ACTIVITY →
From the first line through the line containing "script (amap) instead", transcribe the records exactly and include no other lines.

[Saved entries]
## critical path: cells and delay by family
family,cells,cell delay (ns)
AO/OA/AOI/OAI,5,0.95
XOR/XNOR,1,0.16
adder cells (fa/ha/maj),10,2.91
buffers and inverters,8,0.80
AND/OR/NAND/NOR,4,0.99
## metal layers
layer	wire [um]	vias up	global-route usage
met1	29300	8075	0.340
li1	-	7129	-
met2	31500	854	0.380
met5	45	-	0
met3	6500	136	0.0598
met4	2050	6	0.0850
What follows belongs to an exercise in optimizing a design on an open flow for small area; a production flow would make more cautious choices. Only simulation tests tie the RTL to the original design; equivalence was not proved. Power and IR drop assume default switching activity.

## flow/design.v (module list and top-level ports; edited modules follow where they fit)
// module sdadc_engine: 749 lines
// module sdadc_hold_bit: 11 lines
// module sdadc_tmo_bit: 7 lines
// module sdadc_ao222: 6 lines
// module sdadc_ld: 7 lines
// module sdadc_ld3: 7 lines
module sdadc_engine (
    input  wire        clk,
    input  wire        rst,           
    input  wire        tick_i,        
    input  wire        cmd_valid,
    input  wire [31:0] cmd_word,
    output wire        cmd_ready,
    output reg         rsp_valid,
    output wire [2:0]  rsp_status,
    output wire [31:0] rsp_value,
    output wire [3:0]  rsp_recn,
    input  wire        reg_wr_en,
    input  wire [2:0]  reg_wr_addr,
    input  wire [31:0] reg_wr_data,
    input  wire [3:0]  reg_rd_addr,
    output wire [31:0] reg_rd_data,
    input  wire        pin_grant,
    output wire        sclk_o,
    output wire        sclk_oe,
    output wire        din_o,
    output wire        din_oe,
    output wire        dout_o,
    output wire        dout_oe,
    input  wire        dout_i
);
  // ...
==> flow/flow/run.sh <==
#!/bin/bash
# Layout flow: the standard flow (standard.sh) with these changes
#  - synthesis maps the logic with an area-oriented ABC script (amap) instead
#    of ORFS's delay-oriented one; the Yosys steps, and so the registers, are
#    the standard synthesis's;
#  - every port still gets a buffer, but a buf_1 instead of the default pick;
#  - the clock tree is built from clkbuf_8 without dummy loads.
# Each make run's full output goes to its own log file here.
set -uo pipefail
here=$(pwd)

# a copy of ORFS's scripts whose only change is the ABC script
rm -rf "$here/scripts_area"
cp -r "$FLOW_HOME/scripts" "$here/scripts_area"
cp "$here/flow/abc_area_map.script" "$here/scripts_area/abc_speed.script"

bash standard.sh SCRIPTS_DIR="$here/scripts_area" synth > "$here/synth.log" 2>&1 || exit 1

export BUFFER_PORTS_ARGS="-buffer_cell sky130_fd_sc_hd__buf_1"
export CTS_ARGS="-sink_clustering_enable -repair_clock_nets -sink_clustering_size 16 -sink_clustering_max_diameter 60 -buf_list sky130_fd_sc_hd__clkbuf_8 -dont_use_dummy_load"
bash standard.sh > "$here/layout.log" 2>&1
==> flow/flow/abc_area_map.script <==
strash
dc2
dch
amap
strash
dch
amap
strash
dch
amap
topo
stime -c
==> flow/standard.sh <==
#!/bin/bash
# synth_recipe.tcl (not shown) runs the flow's synth.tcl, then flattens the netlist and writes it again
# the make line also repeats each setting of config.mk as NAME=value (left out here)
make -C /OpenROAD-flow-scripts/flow DESIGN_CONFIG=/design/flow/config.mk WORK_HOME=/design/flow/orfs CLKGATE_MAP_FILE= SYNTH_SCRIPT=/design/flow/synth_recipe.tcl "${@:-finish}"
==> flow/config.mk <==
export PLATFORM = sky130hd
export DESIGN_NAME = sdadc_engine
export DESIGN_NICKNAME = sdadc_engine
export VERILOG_FILES = /design/flow/design.v
export SDC_FILE = /design/flow/constraint.sdc
export NUM_CORES = 4
export LEC_CHECK = 0
export CAP_MARGIN = 20
export CORE_MARGIN = 2
export CORE_UTILIZATION = 40
export SLEW_MARGIN = 20
export SYNTH_HIERARCHICAL = 1
export SYNTH_MINIMUM_KEEP_SIZE = 0
==> flow/constraint.sdc <==
create_clock -name core_clock -period 10.0 [get_ports {clk}]
set_input_delay 2.0000 -clock core_clock [delete_from_list [all_inputs] [get_ports {clk}]]
set_output_delay 2.0000 -clock core_clock [all_outputs]
set_load 0.01 [all_outputs]
This is an optimization exercise on Yosys and OpenROAD, whose aim is small area, not a production implementation.
Where RTL was checked, it was by simulation tests only, not by an equivalence proof against the original.
No activity file was given, so power comes from the tool's default toggle rates.

==> inputs of 09-26 <==
==> flow/design.v <==
module btu (
    input  wire        clk,
    input  wire        rst,
    input  wire        req_valid,
    input  wire [4:0]  op,
    input  wire [31:0] a,
    input  wire [31:0] b,
    input  wire [31:0] c,
    output wire        resp_valid,
    output reg  [31:0] r
);
    integer i;
    function [1:0] fa;
        input x, y, z;
        fa = {(x & y) | (x & z) | (y & z), x ^ y ^ z};
    endfunction
    wire o4 = op[4];
    wire [3:0] ol = op[3:0];
    wire op_bcompl   = ~o4 & (ol == 4'h0);
    wire op_sign     = ~o4 & (ol == 4'h1);
    wire op_abs      = ~o4 & (ol == 4'h2);
    wire op_min      = ~o4 & (ol == 4'h3);
    wire op_max      = ~o4 & (ol == 4'h4);
    wire op_ispow2   = ~o4 & (ol == 4'h5);
    wire op_log2     = ~o4 & (ol == 4'h6);
    wire op_log10    = ~o4 & (ol == 4'h7);
    wire op_popcnt   = ~o4 & (ol == 4'h8);
    wire op_ctz      = ~o4 & (ol == 4'h9);
    wire op_nextpow2 = ~o4 & (ol == 4'hA);
    wire op_prevpow2 = ~o4 & (ol == 4'hB);
    wire op_parity   = ~o4 & (ol == 4'hC);
    wire op_bitrev   = ~o4 & (ol == 4'hD);
    wire op_ilv2     = ~o4 & (ol == 4'hE);
    wire op_dilv2    = ~o4 & (ol == 4'hF);
    wire op_ilv3     =  o4 & (op[1:0] == 2'd0);
    wire op_dilv3    =  o4 & (op[1:0] == 2'd1);
    wire op_nextcomb =  o4 & op[1];
    reg [31:0] P, F, G;
    always @(*) begin
        P[0] = a[0];
        for (i = 1; i < 32; i = i + 1) P[i] = P[i-1] | a[i];
        F[31] = a[31];
        for (i = 30; i >= 0; i = i - 1) F[i] = F[i+1] | a[i];
        G[0] = 1'b1;
        for (i = 1; i < 32; i = i + 1) G[i] = G[i-1] & (a[i] | ~P[i-1]);
    end
    wire        nz  = P[31];
    wire [31:0] Pm  = {P[30:0], 1'b0};
    wire [31:0] pp2 = F & ~{1'b0, F[31:1]};      
    reg [31:0] x;
    always @(*) begin
        if (op_ctz)                x = ~P;
        else if (op_log2)          x = {1'b0, F[31:1]};
        else if (op_nextcomb)      x = G & Pm;
        else                       x = a;
    end
    wire [9:0] s0, c0;
    genvar gi;
    generate
        for (gi = 0; gi < 10; gi = gi + 1) begin : w1
            assign {c0[gi], s0[gi]} = fa(x[3*gi], x[3*gi+1], x[3*gi+2]);
        end
    endgenerate
    wire [3:0] s1, c1;
    assign {c1[0], s1[0]} = fa(s0[0], s0[1], s0[2]);
    assign {c1[1], s1[1]} = fa(s0[3], s0[4], s0[5]);
    assign {c1[2], s1[2]} = fa(s0[6], s0[7], s0[8]);
    assign {c1[3], s1[3]} = fa(s0[9], x[30], x[31]);
    wire s2, c2, s3, c3;
    assign {c2, s2} = fa(s1[0], s1[1], s1[2]);
    assign {c3, s3} = fa(s2, s1[3], 1'b0);
    wire [15:0] w2 = {c3, c2, c1, c0};
    wire [4:0] t0, d0;
    generate
        for (gi = 0; gi < 5; gi = gi + 1) begin : w2a
            assign {d0[gi], t0[gi]} = fa(w2[3*gi], w2[3*gi+1], w2[3*gi+2]);
        end
    endgenerate
    wire [1:0] t1, d1;
    assign {d1[0], t1[0]} = fa(t0[0], t0[1], t0[2]);
    assign {d1[1], t1[1]} = fa(t0[3], t0[4], w2[15]);
    wire t2, d2;
    assign {d2, t2} = fa(t1[0], t1[1], 1'b0);
    wire [7:0] w4 = {d2, d1, d0};
    wire [1:0] u0, e0;
    assign {e0[0], u0[0]} = fa(w4[0], w4[1], w4[2]);
    assign {e0[1], u0[1]} = fa(w4[3], w4[4], w4[5]);
    wire u1, e1, u2, e2;
    assign {e1, u1} = fa(u0[0], u0[1], w4[6]);
    assign {e2, u2} = fa(u1, w4[7], 1'b0);
    wire v0, f0, v1, f1;
    assign {f0, v0} = fa(e0[0], e0[1], e1);
    assign {f1, v1} = fa(v0, e2, 1'b0);
    wire [5:0] pc = {f0 & f1, f0 ^ f1, v1, u2, t2, s3};
    wire ispow2 = (pc == 6'd1);
    function ge_const;           
        input [31:0] av;
        input [31:0] kv;
        input integer top;
        integer j;
        reg g;
        begin
            g = 1'b1;
            for (j = 0; j < top; j = j + 1)
                g = kv[j] ? (av[j] & g) : (av[j] | g);
            ge_const = g;
        end
    endfunction
    wire [9:1] ge;
    assign ge[1] = ~a[31] & (F[4]  | a[3]  & ge_const(a, 32'd10,         3));
    assign ge[2] = ~a[31] & (F[7]  | a[6]  & ge_const(a, 32'd100,        6));
    assign ge[3] = ~a[31] & (F[10] | a[9]  & ge_const(a, 32'd1000,       9));
    assign ge[4] = ~a[31] & (F[14] | a[13] & ge_const(a, 32'd10000,      13));
    assign ge[5] = ~a[31] & (F[17] | a[16] & ge_const(a, 32'd100000,     16));
    assign ge[6] = ~a[31] & (F[20] | a[19] & ge_const(a, 32'd1000000,    19));
    assign ge[7] = ~a[31] & (F[24] | a[23] & ge_const(a, 32'd10000000,   23));
    assign ge[8] = ~a[31] & (F[27] | a[26] & ge_const(a, 32'd100000000,  26));
    assign ge[9] = ~a[31] & (F[30] | a[29] & ge_const(a, 32'd1000000000, 29));
    wire [3:0] log10_v;
    assign log10_v[3] = ge[8];
    assign log10_v[2] = ge[4] & ~ge[8];
    assign log10_v[1] = ge[2] & ~ge[4] | ge[6] & ~ge[8];
    assign log10_v[0] = ge[1] & ~ge[2] | ge[3] & ~ge[4] | ge[5] & ~ge[6] |
                        ge[7] & ~ge[8] | ge[9];
    wire a_msb_only = a[31] & ~P[30];
    reg [31:0] thermo;
    always @(*) begin
        for (i = 0; i < 32; i = i + 1)
            thermo[i] = (i < pc[4:0]) | (~nz & (i != 31)) | a_msb_only;
    end
    wire [31:0] r_nextcomb = (~G & (a | {G[30:0], 1'b1})) | thermo;
    reg lt;
    always @(*) begin
        lt = 1'b0;
        for (i = 0; i < 31; i = i + 1)
            lt = (~a[i] & b[i]) | (~a[i] & lt) | (b[i] & lt);
        lt = (a[31] & ~b[31]) | (a[31] & lt) | (~b[31] & lt);
    end
    wire pick_b = op_min ? ~lt : lt;
    wire [31:0] w = a >> b[4:0];
    reg  [15:0] r_dilv;
    always @(*) begin
        r_dilv = 16'd0;
        if (op_dilv3) for (i = 0; i < 10; i = i + 1) r_dilv[i] = w[3*i];
        else          for (i = 0; i < 16; i = i + 1) r_dilv[i] = w[2*i];
    end
    reg [31:0] r_ilv2, r_ilv3, r_bitrev;
    always @(*) begin
        r_ilv3 = 32'd0;
        for (i = 0; i < 16; i = i + 1) begin
            r_ilv2[2*i]     = a[i];
            r_ilv2[2*i + 1] = b[i];
        end
        for (i = 0; i < 10; i = i + 1) begin
            r_ilv3[3*i]     = a[i];
            r_ilv3[3*i + 1] = b[i];
            r_ilv3[3*i + 2] = c[i];
        end
        for (i = 0; i < 32; i = i + 1) r_bitrev[i] = a[31-i];
    end
    wire minmax = op_min | op_max;
    wire ka = op_bcompl | op_abs | (minmax & ~pick_b) | (op_nextpow2 & ispow2);
    wire m1 = op_bcompl | (op_sign & a[31]);
    wire m2 = op_abs & a[31];
    wire [31:0] xm = {{31{m1}}, op_bcompl | (op_sign & nz)} | ({32{m2}} & Pm);
    wire [31:0] xa = (a & {32{ka}}) ^ xm;
    wire [5:0] sml =
          ({6{op_log2 | op_popcnt | op_ctz}} & pc)
        | ({6{op_parity}} & {5'd0, pc[0]})
        | ({6{op_ispow2}} & {5'd0, ispow2})
        | ({6{op_log10}}  & {2'd0, log10_v});
    wire [31:0] result =
          xa
        | ({32{minmax & pick_b}} & b)
        | {26'd0, sml}
        | ({32{op_nextpow2 & ~ispow2}} & {pp2[30:0], ~nz})
        | ({32{op_prevpow2}} & pp2)
        | ({32{op_bitrev}}   & r_bitrev)
        | ({32{op_ilv2}}     & r_ilv2)
        | ({32{op_dilv2 | op_dilv3}} & {16'd0, r_dilv})
        | ({32{op_ilv3}}     & r_ilv3)
        | ({32{op_nextcomb}} & r_nextcomb);
    reg valid_q;
    always @(posedge clk) begin
        if (rst)
            valid_q <= 1'b0;
        else
            valid_q <= req_valid;
        r <= result;
    end
    assign resp_valid = valid_q & ~rst;
endmodule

ANSWER SECTION →
## critical path: cells and delay by family
family,cells,cell delay (ns)
AO/OA/AOI/OAI,5,0.95
XOR/XNOR,1,0.16
adder cells (fa/ha/maj),10,2.91
buffers and inverters,8,0.80
AND/OR/NAND/NOR,4,0.99
## metal layers
layer	wire [um]	vias up	global-route usage
met1	29300	8075	0.340
li1	-	7129	-
met2	31500	854	0.380
met5	45	-	0
met3	6500	136	0.0598
met4	2050	6	0.0850
What follows belongs to an exercise in optimizing a design on an open flow for small area; a production flow would make more cautious choices. Only simulation tests tie the RTL to the original design; equivalence was not proved. Power and IR drop assume default switching activity.

## flow/design.v (module list and top-level ports; edited modules follow where they fit)
// module sdadc_engine: 749 lines
// module sdadc_hold_bit: 11 lines
// module sdadc_tmo_bit: 7 lines
// module sdadc_ao222: 6 lines
// module sdadc_ld: 7 lines
// module sdadc_ld3: 7 lines
module sdadc_engine (
    input  wire        clk,
    input  wire        rst,           
    input  wire        tick_i,        
    input  wire        cmd_valid,
    input  wire [31:0] cmd_word,
    output wire        cmd_ready,
    output reg         rsp_valid,
    output wire [2:0]  rsp_status,
    output wire [31:0] rsp_value,
    output wire [3:0]  rsp_recn,
    input  wire        reg_wr_en,
    input  wire [2:0]  reg_wr_addr,
    input  wire [31:0] reg_wr_data,
    input  wire [3:0]  reg_rd_addr,
    output wire [31:0] reg_rd_data,
    input  wire        pin_grant,
    output wire        sclk_o,
    output wire        sclk_oe,
    output wire        din_o,
    output wire        din_oe,
    output wire        dout_o,
    output wire        dout_oe,
    input  wire        dout_i
);
  // ...
==> flow/flow/run.sh <==
#!/bin/bash
# Layout flow: the standard flow (standard.sh) with these changes
#  - synthesis maps the logic with an area-oriented ABC script (amap) instead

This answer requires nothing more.